- Assigned task -
Across the data below, in how many lines does the word "metal" appear? Give only the number.

(Stored data entries)
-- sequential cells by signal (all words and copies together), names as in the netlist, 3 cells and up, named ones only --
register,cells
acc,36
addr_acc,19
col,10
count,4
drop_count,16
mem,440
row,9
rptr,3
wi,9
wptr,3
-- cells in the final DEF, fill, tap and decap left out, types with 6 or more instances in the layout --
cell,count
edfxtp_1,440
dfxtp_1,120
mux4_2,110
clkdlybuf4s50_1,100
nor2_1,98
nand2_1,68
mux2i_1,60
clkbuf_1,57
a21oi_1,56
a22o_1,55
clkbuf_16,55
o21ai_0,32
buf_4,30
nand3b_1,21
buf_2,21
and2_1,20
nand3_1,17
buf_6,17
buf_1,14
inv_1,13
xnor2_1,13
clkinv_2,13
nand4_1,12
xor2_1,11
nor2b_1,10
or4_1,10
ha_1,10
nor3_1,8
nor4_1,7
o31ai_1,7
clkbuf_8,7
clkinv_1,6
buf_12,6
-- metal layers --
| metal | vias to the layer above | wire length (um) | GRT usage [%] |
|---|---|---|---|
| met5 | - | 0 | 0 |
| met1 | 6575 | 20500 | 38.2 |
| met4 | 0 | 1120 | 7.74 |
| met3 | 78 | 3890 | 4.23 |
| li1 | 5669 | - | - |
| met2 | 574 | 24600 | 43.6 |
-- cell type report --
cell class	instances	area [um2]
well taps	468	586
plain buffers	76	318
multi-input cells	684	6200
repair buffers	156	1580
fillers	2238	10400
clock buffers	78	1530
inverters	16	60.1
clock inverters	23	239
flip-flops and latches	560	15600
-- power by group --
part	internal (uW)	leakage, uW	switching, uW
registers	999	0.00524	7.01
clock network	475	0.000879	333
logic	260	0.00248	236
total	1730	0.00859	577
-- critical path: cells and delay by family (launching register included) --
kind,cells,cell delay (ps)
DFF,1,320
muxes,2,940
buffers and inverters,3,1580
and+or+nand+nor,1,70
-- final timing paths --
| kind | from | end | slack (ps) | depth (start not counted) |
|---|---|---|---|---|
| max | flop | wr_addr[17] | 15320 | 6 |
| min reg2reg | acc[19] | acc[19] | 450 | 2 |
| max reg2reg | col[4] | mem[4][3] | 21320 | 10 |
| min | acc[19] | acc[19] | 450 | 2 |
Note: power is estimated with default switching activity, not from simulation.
[src/rtl/fifo_ctrl_if.sv]
// fifo_ctrl_if: two push requesters, one pop consumer, the external memory
// write/read ports and the status/error flags of the FIFO controller.
interface fifo_ctrl_if #(
    parameter int DATA_W = 8,
    parameter int ADDR_W = 4
);
    logic              req0;
    logic [DATA_W-1:0] data0;
    logic              gnt0;
    logic              req1;
    logic [DATA_W-1:0] data1;
    logic              gnt1;
    logic              pop;
    logic              rd_valid;
    logic [DATA_W-1:0] mem_write_data;
    logic [ADDR_W-1:0] mem_write_addr;
    logic              mem_write_enable;
    logic [ADDR_W-1:0] mem_read_addr;
    logic              mem_read_enable;
    logic              full;
    logic              empty;
    logic [ADDR_W-1:0] count;
    logic              err_ovf;
    logic              err_udf;
    logic              err_clr;

    // Requester / consumer side
    modport master (
        output req0, data0, req1, data1, pop, err_clr,
        input  gnt0, gnt1, rd_valid,
        input  mem_write_data, mem_write_addr, mem_write_enable,
        input  mem_read_addr, mem_read_enable,
        input  full, empty, count, err_ovf, err_udf
    );

    // Controller side
    modport slave (
        input  req0, data0, req1, data1, pop, err_clr,
        output gnt0, gnt1, rd_valid,
        output mem_write_data, mem_write_addr, mem_write_enable,
        output mem_read_addr, mem_read_enable,
        output full, empty, count, err_ovf, err_udf
    );
endinterface

[src/rtl/fifo_ctrl.sv]
// fifo_ctrl: 8-entry FIFO controller in front of an external dual-port memory.
// Two requesters share the push side through a round-robin arbiter; one
// consumer pops, with read data valid one cycle after an accepted pop.
// Optional sticky overflow/underflow flags are built when the macro
// FIFO_CTRL_ERR_FLAGS_EN is defined; otherwise the flags are tied low.
module fifo_ctrl #(
    parameter int DATA_W = 8,
    parameter int ADDR_W = 4
) (
    input  logic        clk,
    input  logic        rst,
    fifo_ctrl_if.slave  bus
);
    localparam int IDX_W = ADDR_W - 1;
    localparam logic [ADDR_W-1:0] PTR_ONE = {{(ADDR_W-1){1'b0}}, 1'b1};

    typedef enum logic {LAST_REQ0 = 1'b0, LAST_REQ1 = 1'b1} last_t;

    last_t             last_q;
    last_t             last_d;
    logic [ADDR_W-1:0] wr_ptr;
    logic [ADDR_W-1:0] rd_ptr;
    logic              full_p0;
    logic              empty_p0;
    logic [ADDR_W-1:0] count_p0;
    logic              gnt0_p0;
    logic              gnt1_p0;
    logic              push_p0;
    logic              pop_acc_p0;
    logic              vld_p1;

    // Occupancy is derived purely from the pointers; the wrap bit separates
    // full from empty when the index bits match.
    assign empty_p0 = (wr_ptr == rd_ptr);
    assign full_p0  = (wr_ptr[ADDR_W-1] != rd_ptr[ADDR_W-1]) &&
                      (wr_ptr[IDX_W-1:0] == rd_ptr[IDX_W-1:0]);
    assign count_p0 = wr_ptr - rd_ptr;

    // Arbiter: grant a lone requester, alternate on contention, none while full or in reset
    always_comb begin
        gnt0_p0 = 1'b0;
        gnt1_p0 = 1'b0;
        last_d  = last_q;
        if (!rst && !full_p0) begin
            if (bus.req0 && (!bus.req1 || last_q == LAST_REQ1)) begin
                gnt0_p0 = 1'b1;
                last_d  = LAST_REQ0;
            end else if (bus.req1) begin
                gnt1_p0 = 1'b1;
                last_d  = LAST_REQ1;
            end
        end
    end

    assign push_p0    = gnt0_p0 | gnt1_p0;
    assign pop_acc_p0 = !rst && bus.pop && !empty_p0;

    // Last-winner register; reset favours requester 0 on the first contention
    always_ff @(posedge clk or posedge rst) begin
        if (rst) begin
            last_q <= LAST_REQ1;
        end else begin
            last_q <= last_d;
        end
    end

    // Pointers advance on the same edge the memory captures / reads
    always_ff @(posedge clk or posedge rst) begin
        if (rst) begin
            wr_ptr <= '0;
            rd_ptr <= '0;
        end else begin
            if (push_p0) begin
                wr_ptr <= wr_ptr + PTR_ONE;
            end
            if (pop_acc_p0) begin
                rd_ptr <= rd_ptr + PTR_ONE;
            end
        end
    end

    // ---- stage p0 -> p1: read data from the memory is valid one cycle after the pop
    always_ff @(posedge clk or posedge rst) begin
        if (rst) begin
            vld_p1 <= 1'b0;
        end else begin
            vld_p1 <= pop_acc_p0;
        end
    end

`ifdef FIFO_CTRL_ERR_FLAGS_EN
    logic ovf_q;
    logic udf_q;

    // Sticky error flags; a fresh error in the clearing cycle keeps the flag set
    always_ff @(posedge clk or posedge rst) begin
        if (rst) begin
            ovf_q <= 1'b0;
            udf_q <= 1'b0;
        end else begin
            if ((bus.req0 || bus.req1) && full_p0) begin
                ovf_q <= 1'b1;
            end else if (bus.err_clr) begin
                ovf_q <= 1'b0;
            end
            if (bus.pop && empty_p0) begin
                udf_q <= 1'b1;
            end else if (bus.err_clr) begin
                udf_q <= 1'b0;
            end
        end
    end

    assign bus.err_ovf = ovf_q;
    assign bus.err_udf = udf_q;
`else
    logic unused_err_clr;
    assign unused_err_clr = bus.err_clr;
    assign bus.err_ovf    = 1'b0;
    assign bus.err_udf    = 1'b0;
`endif

    assign bus.gnt0             = gnt0_p0;
    assign bus.gnt1             = gnt1_p0;
    assign bus.mem_write_enable = push_p0;
    assign bus.mem_write_data   = gnt1_p0 ? bus.data1 : bus.data0;
    assign bus.mem_write_addr   = wr_ptr;
    assign bus.mem_read_enable  = pop_acc_p0;
    assign bus.mem_read_addr    = rd_ptr;
    assign bus.rd_valid         = vld_p1;
    assign bus.full             = full_p0;
    assign bus.empty            = empty_p0;
    assign bus.count            = count_p0;
endmodule

[src/flat_wrapper.sv]
// flat-port wrapper written by rule: the top's interface ports become plain ports
module fifo_ctrl_flat 
#(
    parameter int DATA_W = 8,
    parameter int ADDR_W = 4
)
  (clk, rst, bus_req0, bus_data0, bus_req1, bus_data1, bus_pop, bus_err_clr, bus_gnt0, bus_gnt1, bus_rd_valid, bus_mem_write_data, bus_mem_write_addr, bus_mem_write_enable, bus_mem_read_addr, bus_mem_read_enable, bus_full, bus_empty, bus_count, bus_err_ovf, bus_err_udf);
  fifo_ctrl_if #(.DATA_W(DATA_W), .ADDR_W(ADDR_W)) bus_i ();
  input  logic clk;
  input  logic rst;
  input wire logic [$bits(bus_i.req0)-1:0] bus_req0;
  input wire logic [$bits(bus_i.data0)-1:0] bus_data0;
  input wire logic [$bits(bus_i.req1)-1:0] bus_req1;
  input wire logic [$bits(bus_i.data1)-1:0] bus_data1;
  input wire logic [$bits(bus_i.pop)-1:0] bus_pop;
  input wire logic [$bits(bus_i.err_clr)-1:0] bus_err_clr;
  output wire logic [$bits(bus_i.gnt0)-1:0] bus_gnt0;
  output wire logic [$bits(bus_i.gnt1)-1:0] bus_gnt1;
  output wire logic [$bits(bus_i.rd_valid)-1:0] bus_rd_valid;
  output wire logic [$bits(bus_i.mem_write_data)-1:0] bus_mem_write_data;
  output wire logic [$bits(bus_i.mem_write_addr)-1:0] bus_mem_write_addr;
  output wire logic [$bits(bus_i.mem_write_enable)-1:0] bus_mem_write_enable;
  output wire logic [$bits(bus_i.mem_read_addr)-1:0] bus_mem_read_addr;
  output wire logic [$bits(bus_i.mem_read_enable)-1:0] bus_mem_read_enable;
  output wire logic [$bits(bus_i.full)-1:0] bus_full;
  output wire logic [$bits(bus_i.empty)-1:0] bus_empty;
  output wire logic [$bits(bus_i.count)-1:0] bus_count;
  output wire logic [$bits(bus_i.err_ovf)-1:0] bus_err_ovf;
  output wire logic [$bits(bus_i.err_udf)-1:0] bus_err_udf;
  assign bus_i.req0 = bus_req0;
  assign bus_i.data0 = bus_data0;
  assign bus_i.req1 = bus_req1;
  assign bus_i.data1 = bus_data1;
  assign bus_i.pop = bus_pop;
  assign bus_i.err_clr = bus_err_clr;
  assign bus_gnt0 = bus_i.gnt0;
  assign bus_gnt1 = bus_i.gnt1;
  assign bus_rd_valid = bus_i.rd_valid;
  assign bus_mem_write_data = bus_i.mem_write_data;
  assign bus_mem_write_addr = bus_i.mem_write_addr;
  assign bus_mem_write_enable = bus_i.mem_write_enable;
  assign bus_mem_read_addr = bus_i.mem_read_addr;
  assign bus_mem_read_enable = bus_i.mem_read_enable;
  assign bus_full = bus_i.full;
  assign bus_empty = bus_i.empty;
  assign bus_count = bus_i.count;
  assign bus_err_ovf = bus_i.err_ovf;
  assign bus_err_udf = bus_i.err_udf;
  fifo_ctrl #(.DATA_W(DATA_W), .ADDR_W(ADDR_W)) u_core (.clk(clk), .rst(rst), .bus(bus_i));
endmodule
[config.mk]
export PLATFORM = sky130hd
export DESIGN_NAME = fifo_ctrl_flat
export DESIGN_NICKNAME = d
export VERILOG_FILES = /design/src/rtl/fifo_ctrl_if.sv /design/src/rtl/fifo_ctrl.sv /design/src/flat_wrapper.sv
export SDC_FILE = /design/constraint.sdc
export NUM_CORES = 1
export LEC_CHECK = 0
export ABC_AREA = 1
export CAP_MARGIN = 20
export CORE_MARGIN = 2
export CORE_UTILIZATION = 25
export CTS_BUF_LIST = sky130_fd_sc_hd__clkbuf_16
export CTS_CLUSTER_DIAMETER = 60
export CTS_CLUSTER_SIZE = 20
export DETAILED_ROUTE_END_ITERATION = 10
export PLACE_DENSITY_LB_ADDON = 0.1
export SETUP_SLACK_MARGIN = 0.1
export SYNTH_ARGS = -nofsm -noshare
export SYNTH_HDL_FRONTEND = slang
export SYNTH_SLANG_ARGS = --single-unit
[constraint.sdc]
create_clock -name clk -period 4.4 [get_ports clk]
set_clock_uncertainty 0.05 [all_clocks]
set_input_delay 0.66 -clock clk [delete_from_list [all_inputs] [get_ports clk]]
set_output_delay 0.66 -clock clk [all_outputs]
set_load 0.05 [all_outputs]
-- Word-level counts from Yosys, hierarchy flattened
Cells that the tools add are included.
- logic and storage cells: 31
- bits of input ports: 22
- register bits: 10
- output and inout port bits: 29
- $add $sub $neg: 3
- eq/ne operators: 3
- bitwise operators: 1
- muxes and demuxes: 8
- reductions and logical operators: 12
- operators with widths (operator ; count):
    4-bit by 1-bit adder with 4-bit output (second input constant) ; 2
    8-bit 2-to-1 mux ; 1
    1-bit 2-to-1 mux ; 7
    1-bit logical AND ; 5
    4-bit equality test ; 1
    1-bit zero test ; 4
    4-bit subtractor ; 1
    3-bit equality test ; 1
    2-bit AND reduction ; 1
    2-bit nonzero test ; 1
    1-bit logical OR ; 1
    1-bit inequality test ; 1
    1-bit bitwise OR ; 1

-- Longest topological paths before layout
- depth after elaboration: 6
- mapped depth: 8
- gate-level depth less buffers: 8

-- Worst setup path after synthesis
No wires, ideal clock.
- path kind: register to output
- from: register u_core.rd_ptr[1], in the netlist u_core.bus.mem_read_addr[1]
- to: output bus_gnt0
- stages on the path, launching flop included: 8
- path buffers: 0
- data required time: 3.690 ns
- data arrival time: 2.486 ns
- path slack: 1.204 ns
- cells stage by stage: dfrtp_1 -> inv_1 -> ha_1 -> nand2_1 -> nor2_4 -> nand2_4 -> nand2_1 -> nor3_1
- cells in the longest elaborated chain, start to end: 5
- ends and longest elaborated chain (item ; RTL line ; RTL):
    from (decl) ; fifo_ctrl.sv:22 ; logic [ADDR_W-1:0] rd_ptr;
    from (signal assigned) ; fifo_ctrl.sv:77 ; rd_ptr <= rd_ptr + PTR_ONE;
    3-bit equality test ; fifo_ctrl.sv:36 ; (wr_ptr[IDX_W-1:0] == rd_ptr[IDX_W-1:0]);
    1-bit logical AND ; fifo_ctrl.sv:35 ; assign full_p0 = (wr_ptr[ADDR_W-1] != rd_ptr[ADDR_W-1]) &&
    1-bit zero test ; fifo_ctrl.sv:44 ; if (!rst && !full_p0) begin
    1-bit logical AND ; fifo_ctrl.sv:44 ;
    1-bit 2-to-1 mux ; fifo_ctrl.sv:44 ;
    to (decl) ; flat_wrapper.sv:17 ; output wire logic [$bits(bus_i.gnt0)-1:0] bus_gnt0;
No other way between the ends.

-- Final worst setup path
- from: input rst
- to: output bus_mem_write_enable
- cells in the longest elaborated chain, start to end: 4
- elaborated cells on any way between the ends: 5
- classes of those cells: mux (2); bitwise (1); reduce/logical (2)
- ends and longest elaborated chain (item ; RTL line ; RTL):
    from (decl) ; flat_wrapper.sv:10 ; input logic rst;
    1-bit zero test * ; fifo_ctrl.sv:44 ;
    1-bit logical AND * ; fifo_ctrl.sv:44 ;
    1-bit 2-to-1 mux ; fifo_ctrl.sv:44 ;
    1-bit bitwise OR * ; fifo_ctrl.sv:55 ; assign push_p0 = gnt0_p0 | gnt1_p0;
    to (decl) ; flat_wrapper.sv:22 ; output wire logic [$bits(bus_i.mem_write_enable)-1:0] bus_mem_write_enable;
Every way passes the cells marked *; elsewhere a longest branch is shown, timed or not.

==> impl_metrics.ini <==
[timing]
final_hold_viol_count = 0
worst_pin_slew_ns = 0.5068
maxSlewViolCount = 0
min_period_ns = 3.459
tns_ns = 0
fin_crit_sh = 0.7862
max_freq_mhz = 289.1
setup_slack_ns = 0.9407
max_slew_margin = 0.6611
fin_hold_ws_ns = 0.4409
rsz0062_at_grt = no
setup_viol_count_final = 0

[synthesis]
synth_area_leaders = dfrtp_1 25%, nand2_1 20%, inv_1 9.1%, nand4_1 8.9%, ha_1 6.9%
netlist_area_um2 = 909.6
synth-edff-count = 0
synth_commonest_cells = 49 x nand2_1, 22 x inv_1, 13 x nand4_1
yosys.area.top_type_share = 0.2476
ys_ff_latch = 10
ys_warn_count = 0
synth_top_area_cell = dfrtp_1
yosysUniqueCellTypes = 27
syn-mean-instance-area_um2 = 7.051
ys_seq_area_frac = 0.2765
synthFlopType = dfrtp_1
syn_inst = 129
async_reset_ff_frac = 1.000
yosys.cell_count.top_type = nand2_1

[floorplan]
rows = 21
die_w_um = 64.32
start_util = 0.2663
io_pins = 51
core_region_area_um2 = 3416
die_h_um = 64.32
die_area_um2 = 4137

[detailed_routing]
route.vias.total = 963
wirelength_mm = 2.354
dr.first_iter.drc_count = 21
drc = 0
postRouteAntennaNets = 0
avgViaCountPerCell = 4.299
wl_per_cell_um = 10.51
dr.pass1.iters = 4

[run]
maxCapViolations = 0

[setup_path]
r2r_end = u_core.bus.mem_write_addr[2]$_DFFE_PP0P_
regToRegSetupSlack_ns = 2.69
crit_end = bus_mem_write_enable
worstPathMaxFanout = 13
crit_type = primary input to output port
crit_start = rst
reg2reg_from = u_core.bus.mem_read_addr[1]$_DFFE_PP0P_
arrival_ns = 2.75
rr_worst_depth = 8
setup.worst_path.end_class = output port
worstSetupStartpointType = primary input
required_ns = 3.69

[cts]
hold_buffers = 0
cts_setup_buffers = 0
numCtsBuffers = 3
ctsResizeCount = 0
clock-sinks = 10
cts_tree = built
cts.path.max_buffers = 2
clk_pin_slew_ns = 0.04
htree_num_levels = 1
root_buffer = clkbuf_16
clk_latency_ns = 0.23

[power]
p_switching_w = 0.0007688
pwr-share-comb = 0.734
seqPwrFrac = 0.149
powerDensity_nw_per_um2 = 908.5
vdd_drop_max_uv = 540.3
internal-power_w = 0.0005817
p_clk_frac = 0.117
switching_share = 0.5693
leakagePower_nw = 0.7660

[placement]
placed_cell_area_um2 = 1408
port_buffers = 47
post-place-ws_ns = 0.9259
hpwl_mm = 1.890
place.gp.congestion = 0.7257

[global_route]
grt_start_max_net_pins = 17
grt_overflow_total = 0
grt_pass1_wl_mm = 3.870
first_global_vias = 860
antenna_found_initial = 0
grt_usage = 0.1172

[cells_and_area]
num_antenna_cells = 0
multi_input_area_um2 = 534.3
design_area_um2 = 1486
area_growth_pct = 63.41
layout-drive-gt1-share = 0.07865
regArea_um2 = 251.5
fillers = 364
layout.nets = 207

[hold_path]
hp-class = register to register

[status]
status = complete, no violations
-- per-layer routing --
layer / share of wire / global-route usage
met1: 0.46 / 0.1453
met2: 0.49 / 0.2005
met3: 0.041 / 0.04577
met4: 0 / 0.007979
met5: 0 / 0
-- metrics by stage --
step / util / power [W] / std cells
5_1_grt: 0.4352 / 0.001444 / 224
4_1_cts: 0.4352 / 0.001369 / 224
3_3_place_gp: 0.4121 / 0.001198 / 220
2_1_floorplan: - / 0.0009078 / 130
3_5_place_dp: 0.4121 / 0.001204 / 220
6_report: 0.4352 / 0.001350 / 224
-- cell type report --
type                       instances  area share
clock buffer                       3     0.05050
clock inverter                     1    0.002525
inverter                          23     0.05808
multi-input combinational         93      0.3594
sequential                        10      0.1692
tap                               46     0.03872
timing repair buffer              48      0.3215
-- cell usage in the layout (no fill, tap or decap), types with 2 or more instances in the layout --
master and instances:
nand2_2 2, clkbuf_16 3, nand2_1 49, clkdlybuf4s50_1 47, dfrtp_1 9, inv_1 23
conb_1 2, nand3_1 5, nor2_1 3, nand4_1 13, nand2_4 2, ha_1 5
-- worst min-delay path by stage --
stage | from | end | slack (ns) | depth (start not counted)
after floorplan | u_core.last_q$_DFFE_PP1P_ | u_core.last_q$_DFFE_PP1P_ | 0.42 | 2
after global placement | u_core.last_q$_DFFE_PP1P_ | u_core.last_q$_DFFE_PP1P_ | 0.43 | 2
after detailed placement | u_core.last_q$_DFFE_PP1P_ | u_core.last_q$_DFFE_PP1P_ | 0.43 | 2
after CTS | u_core.last_q$_DFFE_PP1P_ | u_core.last_q$_DFFE_PP1P_ | 0.44 | 2
after global routing | u_core.last_q$_DFFE_PP1P_ | u_core.last_q$_DFFE_PP1P_ | 0.47 | 2
final | u_core.last_q$_DFFE_PP1P_ | u_core.last_q$_DFFE_PP1P_ | 0.44 | 2
-- flip-flops by register name (all words and copies together) (netlist names) --
register and cells:
u_core.bus.mem_read_addr 4, u_core.bus.rd_valid 1, u_core.last_q 1, u_core.bus.mem_write_addr 4
-- cells by family after synthesis --
kind of cell | after synthesis | synth area share
flops | 10 | 0.2765
buf+inv | 27 | 0.1403
fa+ha+maj | 6 | 0.09078
compound gates | 3 | 0.02888
other cells | 1 | 0.004123
simple gates | 80 | 0.4402
xor+xnor | 2 | 0.01926
-- worst max-delay path: stages --
cell	delay (ns)
clkdlybuf4s50_1	0.48
clkinv_1	0.37
buf_4	0.35
nand3_2	0.15
inv_1	0.05
clkdlybuf4s50_1	0.69
-- power groups by stage --
stage	clock [W]	combinational [W]	sequential [W]
5_1_grt	0.000168	0.00106	0.000212
4_1_cts	0.000163	0.00100	0.000202
3_3_place_gp	0	0.000995	0.000202
6_report	0.000158	0.000991	0.000201
3_5_place_dp	0	0.00100	0.000203
2_1_floorplan	0	0.000598	0.000309
No activity file was read; power rests on OpenSTA's default activity.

- Answer to this problem -
2